Liquidity and Related Ratios
Current assets increased 19% from 2008 to 2009, primarily driven by increased investment in inventory as part of the process to
properly align the acquired CSK stores with O’Reilly branded stores’ inventory levels and selection. Current liabilities increased 17%
from 2008 to 2009, primarily attributable to the presentation of our acquired 6 ¾% Exchangeable Notes as short-term debt, due to the
Noteholders’ right to require our repurchase of the Notes in 2010, and an increase in accounts payable stemming from our increased
inventory investment. Total working capital increased 21% from 2008 to 2009, principally as a result of our investment in inventory,
offset by the related increase in accounts payable as discussed above.
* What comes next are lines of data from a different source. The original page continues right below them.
[src/rtl/fetch_buffer_pkg.sv]
// fetch_buffer_pkg: memory bus types, FSM states and register record for the fetch buffer
package fetch_buffer_pkg;

    typedef struct packed {
        logic        mem_valid;
        logic        mem_fence;
        logic        mem_spec;
        logic        mem_instr;
        logic [31:0] mem_addr;
        logic [31:0] mem_wdata;
        logic [3:0]  mem_wstrb;
    } mem_in_type;

    typedef struct packed {
        logic        mem_ready;
        logic [31:0] mem_rdata;
    } mem_out_type;

    typedef enum logic [1:0] {IDLE, WAIT, DROP} fb_state_type;

    typedef struct packed {
        logic [31:0]  base;
        logic [31:0]  count;
        logic [31:0]  paddr;
        fb_state_type state;
        logic         imem_valid;
        logic [31:0]  imem_addr;
    } fetch_buffer_reg_type;

    localparam fetch_buffer_reg_type init_fetch_buffer_reg = '{
        base:       32'h0,
        count:      32'h0,
        paddr:      32'h0,
        state:      IDLE,
        imem_valid: 1'b0,
        imem_addr:  32'h0
    };

endpackage

[src/rtl/fetch_buffer_if.sv]
// fetch_buffer_if: request/response pair of one memory port
interface fetch_buffer_if;
    import fetch_buffer_pkg::*;

    mem_in_type  mem_in;
    mem_out_type mem_out;

    modport master (output mem_in, input mem_out);
    modport slave  (input mem_in, output mem_out);
endinterface

[src/rtl/fetch_buffer_ram.sv]
// fetch_buffer_ram: DEPTH x 16 halfword store, two async read ports, two write ports
module fetch_buffer_ram #(
    parameter int DEPTH = 8,
    parameter int AW    = $clog2(DEPTH)
) (
    input  logic          clk_i,
    input  logic          we0_i,
    input  logic [AW-1:0] wa0_i,
    input  logic [15:0]   wd0_i,
    input  logic          we1_i,
    input  logic [AW-1:0] wa1_i,
    input  logic [15:0]   wd1_i,
    input  logic [AW-1:0] ra0_i,
    input  logic [AW-1:0] ra1_i,
    output logic [15:0]   rd0_o,
    output logic [15:0]   rd1_o
);

    logic [15:0] mem_q [DEPTH];

    // both halves of a returned word land in adjacent slots, never the same one
    always_ff @(posedge clk_i) begin
        if (we0_i) mem_q[wa0_i] <= wd0_i;
        if (we1_i) mem_q[wa1_i] <= wd1_i;
    end

    assign rd0_o = mem_q[ra0_i];
    assign rd1_o = mem_q[ra1_i];

endmodule

[src/rtl/fetch_buffer.sv]
// fetch_buffer: prefetching halfword buffer answering fetch requests in the same cycle
module fetch_buffer
    import fetch_buffer_pkg::*;
#(
    parameter int DEPTH = 8
) (
    input  logic          clock,
    input  logic          reset,
    fetch_buffer_if.slave  fetchbuffer,
    fetch_buffer_if.master imem
);

    localparam int AW = $clog2(DEPTH);

    fetch_buffer_reg_type r_q, r_d;
    mem_in_type           req, imem_req;
    mem_out_type          rsp, fb_rsp;

    logic [31:0]   a, off, span, endp, cnt_c;
    logic [15:0]   hw0, hw1;
    logic [AW-1:0] ra0, ra1, wa0, wa1;
    logic          hw0_p, hw1_p, in_win, comp, flush, hit, retire, fill, we0, issue;
    logic          unused_ok;

    assign req  = fetchbuffer.mem_in;
    assign rsp  = imem.mem_out;
    assign a    = req.mem_addr;
    assign span = r_q.count << 1;
    assign off  = a - r_q.base;
    assign endp = r_q.base + span;

    assign ra0 = a[AW:1];
    assign ra1 = ra0 + AW'(1);
    assign wa0 = r_q.paddr[AW:1];
    assign wa1 = wa0 + AW'(1);

    // the halfword just past the window is pending data, so it counts as in-window (wait, not flush)
    assign hw0_p  = off < span;
    assign hw1_p  = (off + 32'd2) < span;
    assign in_win = off <= span;
    assign comp   = hw0[1:0] != 2'b11;
    assign flush  = req.mem_valid & (req.mem_spec | req.mem_fence | ~in_win);
    assign hit    = req.mem_valid & ~req.mem_fence & ~req.mem_spec & hw0_p & (comp | hw1_p);
    assign retire = req.mem_valid & in_win & ~flush;
    assign cnt_c  = retire ? r_q.count - (off >> 1) : r_q.count;
    assign issue  = (r_q.state == IDLE) & ~flush & (cnt_c <= 32'(DEPTH - 2));

    // a word whose low half lies below base (misaligned redirect) only contributes its upper half
    assign fill = rsp.mem_ready & (r_q.state == WAIT) & ~flush;
    assign we0  = fill & (endp == r_q.paddr);

    assign unused_ok = ^{req.mem_wdata, req.mem_wstrb, req.mem_instr};

    fetch_buffer_ram #(.DEPTH(DEPTH)) u_ram (
        .clk_i (clock),
        .we0_i (we0),
        .wa0_i (wa0),
        .wd0_i (rsp.mem_rdata[15:0]),
        .we1_i (fill),
        .wa1_i (wa1),
        .wd1_i (rsp.mem_rdata[31:16]),
        .ra0_i (ra0),
        .ra1_i (ra1),
        .rd0_o (hw0),
        .rd1_o (hw1)
    );

    // next state: consume, fill and flush, with flush overriding both
    always_comb begin
        r_d            = r_q;
        r_d.base       = (flush | retire) ? a : r_q.base;
        r_d.count      = flush ? 32'h0 : cnt_c + (fill ? (we0 ? 32'd2 : 32'd1) : 32'd0);
        r_d.paddr      = flush ? {a[31:2], 2'b00} : fill ? r_q.paddr + 32'd4 : r_q.paddr;
        r_d.state      = issue ? WAIT : rsp.mem_ready ? IDLE : (r_q.state == WAIT && flush) ? DROP : r_q.state;
        r_d.imem_valid = issue;
        r_d.imem_addr  = issue ? r_q.paddr : r_q.imem_addr;
    end

    // state register; reset abandons any in-flight prefetch
    always_ff @(posedge clock or negedge reset) begin
        if (!reset) r_q <= init_fetch_buffer_reg;
        else        r_q <= r_d;
    end

    // instruction-memory request: one-cycle pulse from registered state
    always_comb begin
        imem_req           = '0;
        imem_req.mem_valid = r_q.imem_valid;
        imem_req.mem_instr = 1'b1;
        imem_req.mem_addr  = r_q.imem_addr;
    end

    // fetch response: zero unless the whole instruction is buffered
    always_comb begin
        fb_rsp           = '0;
        fb_rsp.mem_ready = hit;
        fb_rsp.mem_rdata = hit ? (comp ? {16'h0, hw0} : {hw1, hw0}) : 32'h0;
    end

    assign imem.mem_in        = imem_req;
    assign fetchbuffer.mem_out = fb_rsp;

endmodule

[src/flat_wrapper.sv]
// flat-port wrapper written by rule: the top's interface ports become plain ports
module fetch_buffer_flat import fetch_buffer_pkg::*;
#(
    parameter int DEPTH = 8
)
  (clock, reset, fetchbuffer_mem_in, fetchbuffer_mem_out, imem_mem_in, imem_mem_out);
  fetch_buffer_if fetchbuffer_i ();
  fetch_buffer_if imem_i ();
  input  logic clock;
  input  logic reset;
  input wire logic [$bits(fetchbuffer_i.mem_in)-1:0] fetchbuffer_mem_in;
  output wire logic [$bits(fetchbuffer_i.mem_out)-1:0] fetchbuffer_mem_out;
  output wire logic [$bits(imem_i.mem_in)-1:0] imem_mem_in;
  input wire logic [$bits(imem_i.mem_out)-1:0] imem_mem_out;
  assign fetchbuffer_i.mem_in = fetchbuffer_mem_in;
  assign fetchbuffer_mem_out = fetchbuffer_i.mem_out;
  assign imem_mem_in = imem_i.mem_in;
  assign imem_i.mem_out = imem_mem_out;
  fetch_buffer #(.DEPTH(DEPTH)) u_core (.clock(clock), .reset(reset), .fetchbuffer(fetchbuffer_i), .imem(imem_i));
endmodule
[config.mk]
export PLATFORM = sky130hd
export DESIGN_NAME = fetch_buffer_flat
export DESIGN_NICKNAME = d
export VERILOG_FILES = /design/src/rtl/fetch_buffer_pkg.sv /design/src/rtl/fetch_buffer_if.sv /design/src/rtl/fetch_buffer_ram.sv /design/src/rtl/fetch_buffer.sv /design/src/flat_wrapper.sv
export SDC_FILE = /design/constraint.sdc
export NUM_CORES = 1
export LEC_CHECK = 0
export CAP_MARGIN = 0
export CELL_PAD_IN_SITES_DETAIL_PLACEMENT = 0
export CELL_PAD_IN_SITES_GLOBAL_PLACEMENT = 2
export CORE_ASPECT_RATIO = 1.25
export CORE_MARGIN = 2
export CORE_UTILIZATION = 37
export CTS_CLUSTER_SIZE = 24
export DETAILED_ROUTE_END_ITERATION = 8
export GPL_TIMING_DRIVEN = 0
export HOLD_SLACK_MARGIN = 0.05
export MAX_ROUTING_LAYER = met4
export PLACE_DENSITY_LB_ADDON = 0.1
export SETUP_SLACK_MARGIN = 0.3
export SKIP_LAST_GASP = 1
export SYNTH_ARGS = -nofsm -noshare
export SYNTH_HDL_FRONTEND = slang
export SYNTH_SLANG_ARGS = --single-unit
[constraint.sdc]
create_clock -name clock -period 9.77 [get_ports clock]
set_input_delay 1.954 -clock clock [delete_from_list [all_inputs] [get_ports clock]]
set_output_delay 1.954 -clock clock [all_outputs]
set_load 0.02 [all_outputs]
==> impl_metrics.env <==
export IMPL_synth_most_common_cell="nand2_1"
export IMPL_finalHoldViolations=0
export IMPL_cp_data_required_time_ps=7820
export IMPL_worstHoldStart="u_core.imem.mem_in[66]"
export IMPL_worst_slack_ps=492
export IMPL_grt_ovfl_total=0
export IMPL_wl_per_cell_um=23.6
export IMPL_ys_seq_area_share_pct=32.9
export IMPL_synthSimpleGateAreaFrac_pct=14.9
export IMPL_drive_above_1_share_pct=20.6
export IMPL_clkLatencyLatePin_ps=560
export IMPL_relSlewSlack_pct=11.7
export IMPL_ys_async_sr_fraction_pct=49.8
export IMPL_synthMuxAreaShare_pct=13.9
export IMPL_startpoint="fetchbuffer_mem_in[47]"
export IMPL_synth_compound_area_share_pct=14.4
export IMPL_fin_area_um2=26000
export IMPL_synth_top_area_share_pct=18.0
export IMPL_htree_levels=1
export IMPL_setup_viol=0
export IMPL_die_area_um2=59700
export IMPL_path_clk_slew_ps=70
export IMPL_synth_seq_cells=255
export IMPL_synthTopCellsByArea="edfxtp_1 18%, dfrtp_1 15%, ha_1 9.5%"
export IMPL_hold_class="flop to flop"
export IMPL_viasPerCell=5.49
export IMPL_drc=0
export IMPL_drt_initial_drc_count=1096
export IMPL_placed_area_um2=23900
export IMPL_synth_common_cells="183 x nand2_1, 164 x nor2_1, 163 x ha_1"
export IMPL_antenna_left=0
export IMPL_num_vias=17800
export IMPL_avgSynthCellArea_um2=9.61
export IMPL_port_buffers=133
export IMPL_reg2reg_to="u_core.imem.mem_in[59]"
export IMPL_grt_antenna_before_repair=0
export IMPL_startpoint_type="input pin"
export IMPL_rows=98
export IMPL_n_antenna_cell=0
export IMPL_drt_wl_total_um=76700
export IMPL_yosysTopAreaCell="edfxtp_1"
export IMPL_skew_ps=11.4
export IMPL_period_share_pct=95.0
export IMPL_root_buffer="clkbuf_16"
export IMPL_power_density_nw_per_um2=197
export IMPL_synthCells=2223
export IMPL_synth_xor_area_share_pct=7.20
export IMPL_cts_tree="yes"
export IMPL_initial_utilization_pct=37.4
export IMPL_rsz0062_at_grt="no"
export IMPL_drt_pass1_iter_count=7
export IMPL_peakVddDrop_uv=144
export IMPL_grt_pass1_wl_um=113000
export IMPL_critical_path_class="input pin to output port"
export IMPL_io_pins=212
export IMPL_slew_viol_final=0
export IMPL_drv_cap=0
export IMPL_endpoint_kind="output port"
export IMPL_dpl_worst_slack_ps=-2540
export IMPL_reg2regPathDepth=28
export IMPL_status="completed"
export IMPL_synth_distinct_cells=95
export IMPL_die_h_um=273
export IMPL_syn2layout_area_growth_pct=21.8
export IMPL_timing_fmax_ghz=0.108
export IMPL_first_global_vias=18300
export IMPL_cts_sinks=255
export IMPL_die_w_um=219
export IMPL_synth_top_family_by_area="simple AND/OR/NAND/NOR gates"
export IMPL_synth_edf_count=128
export IMPL_track_usage_pct=26.2
export IMPL_netlist_area_um2=21400
export IMPL_cts_buffers_inserted=27
export IMPL_ys_flop_type="edfxtp_1"
export IMPL_dp_hpwl_um=61200
export IMPL_r2r_start="u_core.r_q[99]"
export IMPL_final_nets=2753
export IMPL_grt_max_degree=90
export IMPL_leakage_nw=10.6
export IMPL_core_um2=57100
export IMPL_clockBufferDepth=3
export IMPL_cp_max_fo=8
export IMPL_gp_congestion=0.922
export IMPL_tightest_slew_ps=1320
export IMPL_endpoint="fetchbuffer_mem_out[31]"
export IMPL_cp_arrival_ps=7320
export IMPL_regToRegSetupSlack_ps=1960
export IMPL_synth_fa_ha_area_share_pct=9.92
export IMPL_synth_warnings=0
export IMPL_period_needed_ps=9280
export IMPL_cts_hold_buf=0
[flip-flops by register name, summed over array words and instances, names as in the netlist]
register            cells
u_core.imem.mem_in     31
u_core.r_q             96
u_core.u_ram.mem_q    128
[repair_timing]
| action | 4_1_cts | 5_1_grt |
|---|---|---|
| pin swaps | 30 | 37 |
| resized for setup | 297 | 70 |
| buffers inserted | 26 | 20 |
| cloned | 1 | 0 |
| setup endpoints to repair | 288 | 135 |
[worst min path at each step]
| stage | to | slack, ps | cells after the start |
|---|---|---|---|
| 2_1_floorplan | u_core.imem.mem_in[39] | 460 | 1 |
| 3_3_place_gp | u_core.imem.mem_in[66] | 470 | 1 |
| 3_5_place_dp | u_core.imem.mem_in[60] | 480 | 1 |
| 4_1_cts | u_core.imem.mem_in[66] | 490 | 1 |
| 5_1_grt | u_core.imem.mem_in[66] | 510 | 1 |
| 6_report | u_core.imem.mem_in[66] | 490 | 1 |
[kinds of logic after synthesis]
family,after synthesis
buf+inv,301
fa+ha+maj,167
other cells,2
xor+xnor,174
mux,203
compound gates,477
flops,255
simple gates,644
[stage by stage]
step	hold slack (ps)	power [W]	utilization, %	std cells	setup TNS [ps]
after floorplan	459	0.00303	-	2262	0
after global placement	472	0.00385	41.6	3145	-467800
after detailed placement	476	0.00386	41.8	3153	-377580
final	489	0.00511	45.5	3247	0
after global routing	512	0.00542	45.5	3247	0
after CTS	492	0.00509	44.8	3227	0
[per-layer routing]
layer / track usage [%] / share of wire (%)
met5: - / 0
met4: 10.7 / 4.4
met3: 1.54 / 3.4
met2: 48.4 / 54
met1: 29.1 / 39
[critical path: stages]
cell,delay (ps)
dlygate4sd2_1,320
ha_1,320
clkbuf_4,190
a211oi_2,290
o21ai_1,140
a211oi_2,340
o21ai_1,160
a21oi_4,230
o311ai_1,170
a31o_2,290
a21oi_2,180
xor2_2,240
inv_1,110
ha_2,320
and3_1,210
and2_4,180
a221o_1,440
a211o_1,290
nand4b_1,200
buf_6,200
buf_4,190
nor2_2,170
buf_2,190
[cell usage in the layout (no fill, tap or decap), types with 19 or more instances in the layout]
master and count:
ha_1 142, a21oi_1 118, and3_1 19, mux4_2 65, clkdlybuf4s50_1 82, nand4_1 38
buf_4 136, nor4_1 20, o21a_1 21, edfxtp_1 128, nor2_1 141, nor3_1 52
mux2i_1 42, conb_1 41, nand2_1 179, xnor2_1 101, a21o_1 46, mux2_2 68
mux2_1 28, nand3_1 45, clkbuf_16 29, dfrtp_1 127, o21ai_0 115, clkbuf_1 66
xor2_1 53, inv_1 126, buf_2 24, nor2b_1 19
[layout make-up]
class | instances | area [um2]
Clock inverter | 17 | 231
Clock buffer | 30 | 687
Fill cell | 5568 | 31100
Multi-Input combinational cell | 1706 | 13900
Timing Repair Buffer | 188 | 1770
Tap cell | 750 | 938
Inverter | 128 | 480
Buffer | 173 | 1010
Sequential cell | 255 | 7020
[power by group]
group	total [W]	leakage, nW	switching (W)	internal, W
registers	0.00139	2.76	0.000131	0.00126
clock network	0.00111	0.449	0.000453	0.000660
logic	0.00261	7.39	0.00154	0.00107
total	0.00511	10.6	0.00212	0.00299
Power figures use the tool's default switching activity.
Total debt increased 8% and total equity increased 18% from
2008 to 2009. The increase in debt is primarily attributable to increased borrowing levels under our ABL Facility to support the
integration and conversion of CSK. The increase in total equity is principally due to a 23% increase in retained earnings resulting from
net income in 2009 and an increase in additional paid-in capital of 10% primarily from the issuance of common stock upon the
exercise of stock options.
Operating Activities
Net cash provided by operating activities was $285 million in 2009, $299 million in 2008 and $299 million in 2007. The decrease in
net cash provided by operating activities in 2009 compared to 2008 was principally due to an increase in net inventory investment in
2009, which was slightly offset by an increase in operating income adjusted for non-cash depreciation and amortization expenses. Net
cash provided by operating activities in 2008 was flat with the cash provided by operating activities in 2007 principally because an
increase in net inventory investment in 2008 was offset by an increase in operating income adjusted for non-cash depreciation and
amortization expenses, and a one-time non-cash charge of $9.6 million to align, where possible, CSK’s vacation policy with the
Company’s policy. Net inventory investment reflects our investment in inventory net of the amount of accounts payable to vendors.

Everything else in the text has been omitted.